Unfortunately, I doomed myself by sitting next to John. I admit that I did not think it through; for a moment, my brain had gone into a state of dementia.

"Good night, beloved." Please call me John. Outside of work, I am not your boss. He sweetly asks, "By the way, you look beautiful."

I am not ignorant of the fact that he looks at me very closely. As if he wanted to save every detail for later.

I admit that I love the obsession that is seen in his eyes. Like there isn't something more beautiful than me, but it intimidates me a little.

"Thank sir…say, John. But it will take time to get used to this. I like to be polite. I said about having to treat him as an equal.

John raises an eyebrow and smiles.

"I see, that's very sweet of you,” he says. And he proceeds to approach my ear to whisper the following: "I will have less reason to punish you. I love knowing that you will be a good girl and not disobey your master. You're so perfect."

I was struck by the audacity with which he says it; it is as if he knew...

"Excuse me, sir...?"

"Shshsh, we'll talk about that later.” He kisses my cheek and pulls away from me.

I stand still as my father walks into the dining room.

I tried to hide it, and he acted like I wasn't dying inside.

"Okay, now we're ready. It's time to eat,” says my father, starting dinner.

He is very happy to have his daughter and friend. And I prefer that he be, even though he won't know what's going on with his friend and his intimate interest in me.

Dinner passed almost always.

However, with John Smith, nothing is normal.

During dinner, I began to feel caresses on my bare thigh and squeezing that made me start nervous and, surely, very blushing.

My father even asked me if I was okay.

And John shamelessly and cynically asked me what's wrong with me. There is no doubt that he enjoyed it; he enjoyed seeing me in trouble.

Me too…

It scared me how exciting it was to feel John's hand on my thigh and the risk of being discovered by my father. It was very dangerous but so pleasurable that I questioned if this was normal.

Dinner is over. And I, together with John, raised the table while my father went to the bathroom.

As I wipe down the table with a rag and get everything spotless, I feel John pin me against the dining room table.

And I feel something hard against my buttocks, and only in a second do I realize it's his crotch. Why is he so excited?

"Sir, what are you doing?"

"I think I lied to you."

"You lied to me?"

Damn, I knew it.

"Exact." admits. And my heart rate increases. "Never call me John alone. It doesn't feel so good; it's more that I hate it. I declare myself a lover of what you call me, sir; it's what I love about you, Amanda."

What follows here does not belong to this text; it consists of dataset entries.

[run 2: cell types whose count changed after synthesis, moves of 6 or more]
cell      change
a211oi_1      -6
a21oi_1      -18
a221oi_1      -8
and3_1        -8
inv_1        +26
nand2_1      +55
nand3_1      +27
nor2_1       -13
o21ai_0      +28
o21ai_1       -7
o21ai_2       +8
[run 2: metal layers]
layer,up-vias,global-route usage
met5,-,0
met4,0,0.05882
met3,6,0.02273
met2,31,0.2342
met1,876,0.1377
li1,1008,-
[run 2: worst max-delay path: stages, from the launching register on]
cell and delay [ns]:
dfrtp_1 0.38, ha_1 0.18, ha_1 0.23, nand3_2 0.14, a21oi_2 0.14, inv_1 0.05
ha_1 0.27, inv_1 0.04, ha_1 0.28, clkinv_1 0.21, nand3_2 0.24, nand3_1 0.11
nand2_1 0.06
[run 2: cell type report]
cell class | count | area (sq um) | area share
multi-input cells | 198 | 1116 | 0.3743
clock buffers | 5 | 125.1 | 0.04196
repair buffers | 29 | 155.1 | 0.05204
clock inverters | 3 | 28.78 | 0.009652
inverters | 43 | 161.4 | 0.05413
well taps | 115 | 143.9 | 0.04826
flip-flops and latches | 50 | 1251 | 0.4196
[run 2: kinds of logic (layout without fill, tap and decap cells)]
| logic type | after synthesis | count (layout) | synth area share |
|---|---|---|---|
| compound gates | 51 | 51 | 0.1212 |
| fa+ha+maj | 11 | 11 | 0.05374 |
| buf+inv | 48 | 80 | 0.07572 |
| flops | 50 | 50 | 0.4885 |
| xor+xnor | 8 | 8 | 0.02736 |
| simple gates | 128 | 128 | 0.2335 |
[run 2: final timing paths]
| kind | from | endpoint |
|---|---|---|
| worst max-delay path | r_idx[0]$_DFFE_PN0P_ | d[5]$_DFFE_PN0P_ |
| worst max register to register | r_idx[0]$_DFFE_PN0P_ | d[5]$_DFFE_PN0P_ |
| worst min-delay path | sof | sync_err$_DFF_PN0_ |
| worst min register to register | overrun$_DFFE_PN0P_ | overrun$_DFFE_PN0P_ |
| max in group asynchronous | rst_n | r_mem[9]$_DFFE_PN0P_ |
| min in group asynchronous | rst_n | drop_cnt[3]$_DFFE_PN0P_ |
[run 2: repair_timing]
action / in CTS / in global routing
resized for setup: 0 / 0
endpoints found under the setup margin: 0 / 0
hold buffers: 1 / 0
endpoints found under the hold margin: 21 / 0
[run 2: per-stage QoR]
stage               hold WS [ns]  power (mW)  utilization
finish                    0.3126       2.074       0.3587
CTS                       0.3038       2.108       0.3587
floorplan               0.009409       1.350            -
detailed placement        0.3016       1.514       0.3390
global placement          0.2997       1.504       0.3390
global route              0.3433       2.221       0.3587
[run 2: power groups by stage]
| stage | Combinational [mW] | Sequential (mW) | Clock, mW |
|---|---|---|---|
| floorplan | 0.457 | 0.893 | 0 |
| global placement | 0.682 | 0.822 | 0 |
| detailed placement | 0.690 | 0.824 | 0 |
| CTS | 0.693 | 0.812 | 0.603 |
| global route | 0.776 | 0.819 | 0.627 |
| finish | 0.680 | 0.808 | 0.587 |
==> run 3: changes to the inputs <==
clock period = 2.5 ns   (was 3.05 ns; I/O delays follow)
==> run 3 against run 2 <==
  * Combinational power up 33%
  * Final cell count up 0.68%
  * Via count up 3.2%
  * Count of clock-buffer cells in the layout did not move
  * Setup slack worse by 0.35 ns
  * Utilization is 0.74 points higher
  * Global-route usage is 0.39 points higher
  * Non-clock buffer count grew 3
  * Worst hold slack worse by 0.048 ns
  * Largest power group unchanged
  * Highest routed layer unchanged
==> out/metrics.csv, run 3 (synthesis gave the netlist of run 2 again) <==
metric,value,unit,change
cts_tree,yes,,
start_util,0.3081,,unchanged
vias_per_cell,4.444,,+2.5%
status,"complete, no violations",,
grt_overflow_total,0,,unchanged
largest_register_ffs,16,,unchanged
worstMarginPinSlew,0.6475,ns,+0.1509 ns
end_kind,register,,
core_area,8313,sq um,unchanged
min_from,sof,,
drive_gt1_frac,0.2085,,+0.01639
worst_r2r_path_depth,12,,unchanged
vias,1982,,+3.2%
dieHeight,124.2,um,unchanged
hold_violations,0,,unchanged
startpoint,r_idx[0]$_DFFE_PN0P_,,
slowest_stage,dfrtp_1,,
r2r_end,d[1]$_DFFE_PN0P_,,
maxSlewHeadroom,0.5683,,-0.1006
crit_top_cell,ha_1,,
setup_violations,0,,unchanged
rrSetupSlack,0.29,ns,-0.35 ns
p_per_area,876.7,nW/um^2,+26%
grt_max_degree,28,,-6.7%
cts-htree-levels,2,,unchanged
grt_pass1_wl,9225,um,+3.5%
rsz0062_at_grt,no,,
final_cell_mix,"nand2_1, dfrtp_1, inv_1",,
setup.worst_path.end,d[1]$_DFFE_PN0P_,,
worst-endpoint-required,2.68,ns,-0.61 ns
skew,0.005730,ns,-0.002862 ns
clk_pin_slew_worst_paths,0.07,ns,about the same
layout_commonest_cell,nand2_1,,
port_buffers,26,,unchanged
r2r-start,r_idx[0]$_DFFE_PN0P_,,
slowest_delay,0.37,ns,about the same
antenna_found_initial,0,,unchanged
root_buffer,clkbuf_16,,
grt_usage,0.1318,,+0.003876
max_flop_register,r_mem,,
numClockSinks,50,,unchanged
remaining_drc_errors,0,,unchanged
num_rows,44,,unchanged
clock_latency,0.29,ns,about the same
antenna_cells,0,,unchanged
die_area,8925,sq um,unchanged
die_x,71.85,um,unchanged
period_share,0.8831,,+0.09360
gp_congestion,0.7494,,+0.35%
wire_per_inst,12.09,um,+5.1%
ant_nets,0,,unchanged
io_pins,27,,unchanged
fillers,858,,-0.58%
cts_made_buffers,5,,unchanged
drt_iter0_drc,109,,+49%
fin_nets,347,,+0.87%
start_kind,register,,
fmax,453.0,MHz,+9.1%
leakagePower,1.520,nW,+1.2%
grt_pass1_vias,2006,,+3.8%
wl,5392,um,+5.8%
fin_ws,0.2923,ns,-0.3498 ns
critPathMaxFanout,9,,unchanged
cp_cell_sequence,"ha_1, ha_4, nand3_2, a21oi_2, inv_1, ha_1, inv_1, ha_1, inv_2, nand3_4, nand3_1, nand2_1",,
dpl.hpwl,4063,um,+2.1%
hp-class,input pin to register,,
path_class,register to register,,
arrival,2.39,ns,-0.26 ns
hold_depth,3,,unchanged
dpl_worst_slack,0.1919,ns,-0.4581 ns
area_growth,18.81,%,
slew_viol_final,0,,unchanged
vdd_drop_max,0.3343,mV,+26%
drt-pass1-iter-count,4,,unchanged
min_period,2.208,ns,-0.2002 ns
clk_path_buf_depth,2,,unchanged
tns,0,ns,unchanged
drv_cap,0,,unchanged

I swallowed hard when he pressed his erection against me. A kind of soft moan escapes my lips.

At this point, my cheeks are deep red.

"This and more is what you cause in me, Amanda,” he says hoarsely in my ear, and I find that electric current again. "Are you willing to truly meet your master, Miss Hank?"

I do not answer. I'm too emotionally overloaded to speak.

He took me by the neck and made me look at him.

"Answer me, Amanda."

In his eyes, I see a darkness so enchanting that it makes my desires come to light.

¿Who do I want to fool?

Before him, I was very weak, and my walls of morality fell, giving way to my fantasies and my deep desires.

That I only thought of reading in books.

However, I think with him, it could all be very real and memorable. Even better than the books I've read all my life.

This is something we both want. Why refuse to meet my true master?

"Yes sir. I do want to meet my sir. I wish it.” My voice almost sounds like a plea because of the excitement that is growing in me little by little.

I see him smile, and he kisses my cheek before pulling away from my body.

"Very good, honey. Your wishes are my orders."